Problem requirements
In the entries that follow, which lines hold the string "anchor"? List them.

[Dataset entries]
<file path="src/rtl/i2cr_pkg.sv">
package i2cr_pkg;
   localparam int BYTE_W = 8;
   localparam int PTR_W  = 8;
   localparam int TADR_W = 7;

   typedef enum logic [2:0] {
      ST_IDLE,
      ST_ADDR,
      ST_AACK,
      ST_WRX,
      ST_WACK,
      ST_RTX,
      ST_RACK
   } bus_state_t;
endpackage

</file>
<file path="src/rtl/i2cr_sync.sv">
module i2cr_sync #(
   parameter int STAGES = 2
) (
   input  logic clk,
   input  logic rst_n,
   input  logic scl_i,
   input  logic sda_i,
   output logic scl_lvl,
   output logic sda_lvl,
   output logic scl_rise,
   output logic scl_fall,
   output logic start_det,
   output logic stop_det
);
   if (STAGES < 2) begin : g_chk
      $error("i2cr_sync: STAGES must be at least 2");
   end

   logic [STAGES-1:0] scl_pipe, sda_pipe;
   logic              scl_prev, sda_prev;

   always_ff @(posedge clk) begin
      if (!rst_n) begin
         scl_pipe <= '1;
         sda_pipe <= '1;
         scl_prev <= 1'b1;
         sda_prev <= 1'b1;
      end else begin
         scl_pipe <= {scl_pipe[STAGES-2:0], scl_i};
         sda_pipe <= {sda_pipe[STAGES-2:0], sda_i};
         scl_prev <= scl_pipe[STAGES-1];
         sda_prev <= sda_pipe[STAGES-1];
      end
   end

   assign scl_lvl   = scl_pipe[STAGES-1];
   assign sda_lvl   = sda_pipe[STAGES-1];
   assign scl_rise  = scl_lvl & ~scl_prev;
   assign scl_fall  = ~scl_lvl & scl_prev;
   assign start_det = scl_lvl & scl_prev & sda_prev & ~sda_lvl;
   assign stop_det  = scl_lvl & scl_prev & ~sda_prev & sda_lvl;
endmodule

</file>
<file path="src/rtl/i2cr_regfile.sv">
module i2cr_regfile
   import i2cr_pkg::*;
#(
   parameter int NUM_REGS = 16
) (
   input  logic                     clk,
   input  logic                     rst_n,
   input  logic                     wr_en,
   input  logic [PTR_W-1:0]         wr_addr,
   input  logic [BYTE_W-1:0]        wr_data,
   input  logic [PTR_W-1:0]         rd_addr,
   output logic [BYTE_W-1:0]        rd_data,
   output logic [NUM_REGS*BYTE_W-1:0] reg_q
);
   if (NUM_REGS < 1 || NUM_REGS > (1 << PTR_W)) begin : g_chk
      $error("i2cr_regfile: NUM_REGS out of range");
   end

   logic [BYTE_W-1:0] mem [NUM_REGS];

   for (genvar i = 0; i < NUM_REGS; i++) begin : g_reg
      always_ff @(posedge clk) begin
         if (!rst_n)
            mem[i] <= '0;
         else if (wr_en && wr_addr == PTR_W'(i))
            mem[i] <= wr_data;
      end
      assign reg_q[i*BYTE_W +: BYTE_W] = mem[i];
   end

   always_comb begin
      rd_data = '0;
      for (int i = 0; i < NUM_REGS; i++)
         if (rd_addr == PTR_W'(i)) rd_data = mem[i];
   end
endmodule

</file>
<file path="src/rtl/i2cr_ctrl.sv">
module i2cr_ctrl
   import i2cr_pkg::*;
(
   input  logic              clk,
   input  logic              rst_n,
   input  logic              enable,
   input  logic [TADR_W-1:0] own_addr,
   input  logic              sda_lvl,
   input  logic              scl_rise,
   input  logic              scl_fall,
   input  logic              start_det,
   input  logic              stop_det,
   input  logic [BYTE_W-1:0] rd_data,
   output logic [PTR_W-1:0]  rd_addr,
   output logic              wr_en,
   output logic [PTR_W-1:0]  wr_addr,
   output logic [BYTE_W-1:0] wr_data,
   output logic              sda_oe
);
   localparam logic [3:0] BITS_PER_BYTE = 4'(BYTE_W);

   bus_state_t        state;
   logic [BYTE_W-1:0] shreg, txreg;
   logic [3:0]        bit_cnt;
   logic              is_read, expect_ptr, ptr_armed, host_ack;
   logic [PTR_W-1:0]  anchor, work;

   assign rd_addr = work;

   always_ff @(posedge clk) begin
      if (!rst_n) begin
         state      <= ST_IDLE;
         shreg      <= '0;
         txreg      <= '0;
         bit_cnt    <= '0;
         is_read    <= 1'b0;
         expect_ptr <= 1'b1;
         ptr_armed  <= 1'b0;
         host_ack   <= 1'b0;
         anchor     <= '0;
         work       <= '0;
         wr_en      <= 1'b0;
         wr_addr    <= '0;
         wr_data    <= '0;
         sda_oe     <= 1'b0;
      end else begin
         wr_en <= 1'b0;
         if (!enable) begin
            state     <= ST_IDLE;
            sda_oe    <= 1'b0;
            ptr_armed <= 1'b0;
         end else if (stop_det) begin
            state     <= ST_IDLE;
            sda_oe    <= 1'b0;
            ptr_armed <= 1'b0;
         end else if (start_det) begin
            state   <= ST_ADDR;
            bit_cnt <= '0;
            sda_oe  <= 1'b0;
         end else begin
            unique case (state)
               ST_IDLE: ;
               ST_ADDR: begin
                  if (scl_rise) begin
                     shreg   <= {shreg[BYTE_W-2:0], sda_lvl};
                     bit_cnt <= bit_cnt + 4'd1;
                  end else if (scl_fall && bit_cnt == BITS_PER_BYTE) begin
                     if (shreg[BYTE_W-1:1] == own_addr) begin
                        state      <= ST_AACK;
                        sda_oe     <= 1'b1;
                        is_read    <= shreg[0];
                        expect_ptr <= ~ptr_armed;
                        if (shreg[0]) work <= anchor;
                     end else begin
                        state <= ST_IDLE;
                     end
                  end
               end
               ST_AACK: begin
                  if (scl_fall) begin
                     bit_cnt <= '0;
                     if (is_read) begin
                        state  <= ST_RTX;
                        txreg  <= rd_data;
                        sda_oe <= ~rd_data[BYTE_W-1];
                     end else begin
                        state  <= ST_WRX;
                        sda_oe <= 1'b0;
                     end
                  end
               end
               ST_WRX: begin
                  if (scl_rise) begin
                     shreg   <= {shreg[BYTE_W-2:0], sda_lvl};
                     bit_cnt <= bit_cnt + 4'd1;
                  end else if (scl_fall && bit_cnt == BITS_PER_BYTE) begin
                     state  <= ST_WACK;
                     sda_oe <= 1'b1;
                     if (expect_ptr) begin
                        anchor     <= shreg;
                        work       <= shreg;
                        expect_ptr <= 1'b0;
                        ptr_armed  <= 1'b1;
                     end else begin
                        wr_en     <= 1'b1;
                        wr_addr   <= work;
                        wr_data   <= shreg;
                        work      <= work + 8'd1;
                        ptr_armed <= 1'b0;
                     end
                  end
               end
               ST_WACK: begin
                  if (scl_fall) begin
                     state   <= ST_WRX;
                     sda_oe  <= 1'b0;
                     bit_cnt <= '0;
                  end
               end
               ST_RTX: begin
                  if (scl_rise) begin
                     bit_cnt <= bit_cnt + 4'd1;
                  end else if (scl_fall) begin
                     if (bit_cnt == BITS_PER_BYTE) begin
                        state  <= ST_RACK;
                        sda_oe <= 1'b0;
                     end else begin
                        txreg  <= {txreg[BYTE_W-2:0], 1'b0};
                        sda_oe <= ~txreg[BYTE_W-2];
                     end
                  end
               end
               ST_RACK: begin
                  if (scl_rise) begin
                     host_ack <= ~sda_lvl;
                     if (!sda_lvl) work <= work + 8'd1;
                  end else if (scl_fall) begin
                     if (host_ack) begin
                        state   <= ST_RTX;
                        bit_cnt <= '0;
                        txreg   <= rd_data;
                        sda_oe  <= ~rd_data[BYTE_W-1];
                     end else begin
                        state <= ST_IDLE;
                     end
                  end
               end
               default: state <= ST_IDLE;
            endcase
         end
      end
   end
endmodule

</file>
<file path="src/rtl/i2cr_target.sv">
module i2cr_target
   import i2cr_pkg::*;
#(
   parameter int               NUM_REGS    = 16,
   parameter logic [6:0]       TGT_ADDR    = 7'h2C,
   parameter bit               PIN_SEL_EN  = 1'b1,
   parameter int               SYNC_STAGES = 2
) (
   input  logic                       clk,
   input  logic                       rst_n,
   input  logic                       enable,
   input  logic                       addr_sel,
   input  logic                       scl_i,
   input  logic                       sda_i,
   output logic                       sda_oe,
   output logic [NUM_REGS*BYTE_W-1:0] reg_q
);
   logic              scl_lvl, sda_lvl, scl_rise, scl_fall, start_det, stop_det;
   logic [TADR_W-1:0] own_addr;
   logic              wr_en;
   logic [PTR_W-1:0]  wr_addr, rd_addr;
   logic [BYTE_W-1:0] wr_data, rd_data;

   if (PIN_SEL_EN) begin : g_pin_addr
      assign own_addr = {TGT_ADDR[6:1], addr_sel};
   end else begin : g_fixed_addr
      logic unused_sel;
      assign unused_sel = addr_sel;
      assign own_addr   = TGT_ADDR;
   end

   i2cr_sync #(.STAGES(SYNC_STAGES)) u_sync (
      .clk(clk), .rst_n(rst_n), .scl_i(scl_i), .sda_i(sda_i),
      .scl_lvl(scl_lvl), .sda_lvl(sda_lvl), .scl_rise(scl_rise),
      .scl_fall(scl_fall), .start_det(start_det), .stop_det(stop_det)
   );

   i2cr_ctrl u_ctrl (
      .clk(clk), .rst_n(rst_n), .enable(enable), .own_addr(own_addr),
      .sda_lvl(sda_lvl), .scl_rise(scl_rise), .scl_fall(scl_fall),
      .start_det(start_det), .stop_det(stop_det), .rd_data(rd_data),
      .rd_addr(rd_addr), .wr_en(wr_en), .wr_addr(wr_addr),
      .wr_data(wr_data), .sda_oe(sda_oe)
   );

   i2cr_regfile #(.NUM_REGS(NUM_REGS)) u_regs (
      .clk(clk), .rst_n(rst_n), .wr_en(wr_en), .wr_addr(wr_addr),
      .wr_data(wr_data), .rd_addr(rd_addr), .rd_data(rd_data),
      .reg_q(reg_q)
   );
endmodule

</file>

Response below
   logic [PTR_W-1:0]  anchor, work;
         anchor     <= '0;
                        if (shreg[0]) work <= anchor;
                        anchor     <= shreg;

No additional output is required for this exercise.